Easy Charm. The game was invented in the 1920s by Frank Beal, then secretary of the Community Council of New York, as a tennis substitute for the city's playgrounds. It never caught on in the city, but since 1928, when the first paddle-tennis court was built in Scarsdale, N.Y., the game has been spreading in upper-class suburbs, is now played as far south as Washington and as far west as Minneapolis.
The New York-New Jersey-Connecticut area remains the center of paddle-tennis activity. Such country clubs as Greenwich's Stanwich, Rye's Manursing Island and New Canaan's Country Club like paddle tennis because, though the courts cost $5,000 apiece, they are cheap to maintain and keep the club open year-round. Individuals build courts too: Philip Morris President Joseph Cullman III, for example, has two courts on his Briarcliff Manor estate, normally entertains a dozen paddle-playing guests each weekend throughout the winter. All told, the American Platform Tennis Association estimates, there are some 500 courts in the U.S., and enthusiasts will go to great lengths to get to one.

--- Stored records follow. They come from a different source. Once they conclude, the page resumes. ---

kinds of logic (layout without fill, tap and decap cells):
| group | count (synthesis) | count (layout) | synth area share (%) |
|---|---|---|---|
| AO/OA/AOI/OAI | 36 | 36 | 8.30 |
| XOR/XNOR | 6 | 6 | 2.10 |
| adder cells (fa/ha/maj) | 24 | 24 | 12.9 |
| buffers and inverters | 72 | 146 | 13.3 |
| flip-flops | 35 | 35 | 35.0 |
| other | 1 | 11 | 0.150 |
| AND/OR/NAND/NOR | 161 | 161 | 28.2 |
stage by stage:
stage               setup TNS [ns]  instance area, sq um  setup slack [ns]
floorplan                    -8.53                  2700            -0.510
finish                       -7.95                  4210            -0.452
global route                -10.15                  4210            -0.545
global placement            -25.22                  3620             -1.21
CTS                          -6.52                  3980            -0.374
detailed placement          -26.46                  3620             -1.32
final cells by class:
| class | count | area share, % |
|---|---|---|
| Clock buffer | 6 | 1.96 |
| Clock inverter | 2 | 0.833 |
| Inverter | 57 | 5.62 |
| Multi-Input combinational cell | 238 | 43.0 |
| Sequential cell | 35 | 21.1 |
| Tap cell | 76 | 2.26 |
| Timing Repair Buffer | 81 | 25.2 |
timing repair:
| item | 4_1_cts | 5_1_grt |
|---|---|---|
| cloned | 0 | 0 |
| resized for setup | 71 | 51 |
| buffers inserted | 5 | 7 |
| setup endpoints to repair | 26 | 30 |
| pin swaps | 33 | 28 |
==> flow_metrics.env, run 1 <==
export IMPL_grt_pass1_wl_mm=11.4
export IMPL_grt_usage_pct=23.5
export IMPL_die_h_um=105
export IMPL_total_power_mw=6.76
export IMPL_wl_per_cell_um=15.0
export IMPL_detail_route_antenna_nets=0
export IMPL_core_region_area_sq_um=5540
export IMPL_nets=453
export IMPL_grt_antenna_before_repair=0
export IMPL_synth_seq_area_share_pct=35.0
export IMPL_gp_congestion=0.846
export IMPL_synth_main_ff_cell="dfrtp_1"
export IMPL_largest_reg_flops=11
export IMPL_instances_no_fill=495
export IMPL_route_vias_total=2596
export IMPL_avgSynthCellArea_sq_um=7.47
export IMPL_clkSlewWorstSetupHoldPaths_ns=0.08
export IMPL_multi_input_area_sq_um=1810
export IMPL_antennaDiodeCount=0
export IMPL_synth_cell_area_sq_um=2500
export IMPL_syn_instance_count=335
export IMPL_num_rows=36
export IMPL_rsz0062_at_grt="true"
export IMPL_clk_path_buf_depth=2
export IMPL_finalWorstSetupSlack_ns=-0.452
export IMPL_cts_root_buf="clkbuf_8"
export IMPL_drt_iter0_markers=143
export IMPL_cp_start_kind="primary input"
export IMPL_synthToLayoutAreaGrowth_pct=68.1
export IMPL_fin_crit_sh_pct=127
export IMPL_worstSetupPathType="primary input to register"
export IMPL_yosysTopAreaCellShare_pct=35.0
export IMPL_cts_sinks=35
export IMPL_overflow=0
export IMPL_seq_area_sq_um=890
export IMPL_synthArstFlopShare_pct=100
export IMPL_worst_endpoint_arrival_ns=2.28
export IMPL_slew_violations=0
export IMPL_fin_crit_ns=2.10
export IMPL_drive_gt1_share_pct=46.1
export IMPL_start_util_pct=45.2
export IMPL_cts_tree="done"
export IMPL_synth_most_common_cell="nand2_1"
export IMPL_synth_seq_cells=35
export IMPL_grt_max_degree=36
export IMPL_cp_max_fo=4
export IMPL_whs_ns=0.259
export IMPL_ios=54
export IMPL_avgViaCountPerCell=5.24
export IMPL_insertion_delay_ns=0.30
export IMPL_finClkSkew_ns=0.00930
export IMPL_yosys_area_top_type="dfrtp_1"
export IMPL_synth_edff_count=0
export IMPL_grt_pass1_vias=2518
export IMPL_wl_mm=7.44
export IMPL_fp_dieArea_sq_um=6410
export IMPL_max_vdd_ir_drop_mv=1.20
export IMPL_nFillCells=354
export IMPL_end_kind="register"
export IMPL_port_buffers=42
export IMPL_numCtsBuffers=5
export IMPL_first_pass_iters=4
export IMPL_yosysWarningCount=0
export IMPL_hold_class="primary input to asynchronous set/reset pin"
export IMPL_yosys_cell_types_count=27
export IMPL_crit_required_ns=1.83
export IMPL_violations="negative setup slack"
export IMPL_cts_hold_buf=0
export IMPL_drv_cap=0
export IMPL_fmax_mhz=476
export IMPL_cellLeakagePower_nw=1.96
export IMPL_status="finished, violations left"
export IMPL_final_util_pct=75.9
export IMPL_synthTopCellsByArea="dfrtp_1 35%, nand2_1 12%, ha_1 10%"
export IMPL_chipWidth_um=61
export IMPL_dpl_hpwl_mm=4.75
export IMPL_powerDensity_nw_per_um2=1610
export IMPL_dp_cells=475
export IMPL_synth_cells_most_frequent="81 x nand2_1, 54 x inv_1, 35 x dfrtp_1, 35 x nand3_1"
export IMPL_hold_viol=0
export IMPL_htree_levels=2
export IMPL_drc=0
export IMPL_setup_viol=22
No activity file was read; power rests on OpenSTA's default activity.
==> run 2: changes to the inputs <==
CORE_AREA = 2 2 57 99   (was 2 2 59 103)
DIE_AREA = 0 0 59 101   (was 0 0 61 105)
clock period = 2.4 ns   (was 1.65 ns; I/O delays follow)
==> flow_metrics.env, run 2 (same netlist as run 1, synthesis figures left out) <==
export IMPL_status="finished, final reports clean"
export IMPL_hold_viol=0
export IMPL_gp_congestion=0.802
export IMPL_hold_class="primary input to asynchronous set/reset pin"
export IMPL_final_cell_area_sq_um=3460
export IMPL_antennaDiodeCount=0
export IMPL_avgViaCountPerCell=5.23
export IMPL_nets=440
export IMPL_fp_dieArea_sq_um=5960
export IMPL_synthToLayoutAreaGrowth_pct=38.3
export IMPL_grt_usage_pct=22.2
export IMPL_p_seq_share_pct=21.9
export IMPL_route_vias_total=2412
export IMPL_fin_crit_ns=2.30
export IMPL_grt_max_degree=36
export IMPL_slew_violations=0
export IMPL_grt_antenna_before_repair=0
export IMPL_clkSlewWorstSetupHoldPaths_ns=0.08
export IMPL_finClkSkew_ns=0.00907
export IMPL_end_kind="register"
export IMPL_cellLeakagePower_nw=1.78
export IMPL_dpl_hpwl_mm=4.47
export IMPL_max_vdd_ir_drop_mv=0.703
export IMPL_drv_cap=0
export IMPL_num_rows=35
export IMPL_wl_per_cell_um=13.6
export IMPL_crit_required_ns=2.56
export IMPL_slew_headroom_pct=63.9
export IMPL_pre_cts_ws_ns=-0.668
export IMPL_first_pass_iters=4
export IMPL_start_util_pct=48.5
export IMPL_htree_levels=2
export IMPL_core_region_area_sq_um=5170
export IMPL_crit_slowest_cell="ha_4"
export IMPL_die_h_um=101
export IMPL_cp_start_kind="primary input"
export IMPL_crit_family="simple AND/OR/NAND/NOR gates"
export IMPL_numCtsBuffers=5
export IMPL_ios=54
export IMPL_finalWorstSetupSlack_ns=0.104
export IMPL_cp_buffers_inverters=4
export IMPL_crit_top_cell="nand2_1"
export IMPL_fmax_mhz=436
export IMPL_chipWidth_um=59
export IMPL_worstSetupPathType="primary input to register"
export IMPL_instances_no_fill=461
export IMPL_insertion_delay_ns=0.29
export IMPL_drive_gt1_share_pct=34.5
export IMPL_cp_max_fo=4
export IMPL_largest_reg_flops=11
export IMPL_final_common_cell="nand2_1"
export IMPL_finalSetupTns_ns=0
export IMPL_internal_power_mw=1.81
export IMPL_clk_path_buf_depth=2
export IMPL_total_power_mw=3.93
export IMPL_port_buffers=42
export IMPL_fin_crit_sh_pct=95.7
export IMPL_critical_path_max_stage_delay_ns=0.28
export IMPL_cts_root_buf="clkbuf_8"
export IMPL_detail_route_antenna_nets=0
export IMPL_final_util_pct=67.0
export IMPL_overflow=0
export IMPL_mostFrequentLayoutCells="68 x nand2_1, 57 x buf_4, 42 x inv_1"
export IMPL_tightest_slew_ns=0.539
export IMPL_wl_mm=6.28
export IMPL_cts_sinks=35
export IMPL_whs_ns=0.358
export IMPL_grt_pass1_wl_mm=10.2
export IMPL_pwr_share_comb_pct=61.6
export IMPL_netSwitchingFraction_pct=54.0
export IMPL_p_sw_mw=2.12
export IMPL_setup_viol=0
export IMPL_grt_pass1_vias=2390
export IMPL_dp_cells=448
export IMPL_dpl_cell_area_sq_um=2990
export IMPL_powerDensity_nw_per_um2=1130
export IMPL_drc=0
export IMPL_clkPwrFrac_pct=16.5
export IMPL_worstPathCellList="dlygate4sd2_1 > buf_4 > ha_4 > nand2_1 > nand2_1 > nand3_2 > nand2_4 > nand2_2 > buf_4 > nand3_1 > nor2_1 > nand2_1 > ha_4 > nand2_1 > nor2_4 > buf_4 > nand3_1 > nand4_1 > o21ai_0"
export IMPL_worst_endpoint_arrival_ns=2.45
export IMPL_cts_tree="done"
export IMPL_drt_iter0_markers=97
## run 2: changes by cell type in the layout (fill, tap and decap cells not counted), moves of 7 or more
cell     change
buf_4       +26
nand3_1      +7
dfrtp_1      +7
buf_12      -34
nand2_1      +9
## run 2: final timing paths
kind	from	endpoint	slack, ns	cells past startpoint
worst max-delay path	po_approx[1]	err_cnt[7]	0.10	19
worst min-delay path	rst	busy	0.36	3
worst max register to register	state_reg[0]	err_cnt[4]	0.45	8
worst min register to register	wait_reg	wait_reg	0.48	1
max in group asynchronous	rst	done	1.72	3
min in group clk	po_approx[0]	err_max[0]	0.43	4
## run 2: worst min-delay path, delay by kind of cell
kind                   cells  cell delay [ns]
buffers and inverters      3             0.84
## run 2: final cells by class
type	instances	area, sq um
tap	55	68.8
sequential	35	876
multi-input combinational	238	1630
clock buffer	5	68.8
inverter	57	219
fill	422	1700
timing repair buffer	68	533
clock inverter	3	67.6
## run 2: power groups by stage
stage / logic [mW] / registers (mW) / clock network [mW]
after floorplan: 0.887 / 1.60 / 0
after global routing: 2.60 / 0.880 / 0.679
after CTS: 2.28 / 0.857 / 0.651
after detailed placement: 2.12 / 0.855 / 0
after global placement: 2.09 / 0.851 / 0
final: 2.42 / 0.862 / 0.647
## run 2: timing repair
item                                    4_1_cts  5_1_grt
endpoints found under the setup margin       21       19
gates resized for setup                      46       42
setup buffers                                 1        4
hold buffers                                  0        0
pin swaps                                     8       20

Last year Caroline Nelson, current A.P.T.A. women's-doubles champion, moved from Scarsdale, where she played regularly at the Fox Meadow Tennis Club, to Bryn Mawr, Pa., where there is a dearth of courts and top-ranked players; nothing daunted, she now drives back to Scarsdale, a six-hour trip, once a week.
Part of the charm of the game, which is almost always played as doubles, is that it is easy to learn. The difference in hitting power between men and women, which so often ruins a mixed-doubles match in tennis, counts for less because the ball can still be played off the wire walls. Says A.P.T.A. Secretary-Treasurer Edmund Swanberg: "It's a great equalizer."
Kiss at the Net. The game is also delightfully informal. There is no prescribed mode of dress except for sneakers--to grip the platform, which has sand sprinkled on the green-painted surface for traction. Players arrive bundled up ("The colder it is, the better we like it," says Caroline Nelson) in everything from svelte strech pants to old corduroys, Norwegian ski sweaters to ancient raccoon coats, derby hats to baseball caps. "The rule," says Nancy Hardenbergh of Wayzata, Minn., "is that you put on as much as you can move around in." But only to start with: after taking the court, paddle-tennis players commence a ritual strip, until they are down to a T shirt. Which is only fitting for a game of mixed doubles that traditionally ends not with a handshake but with a kiss at the net.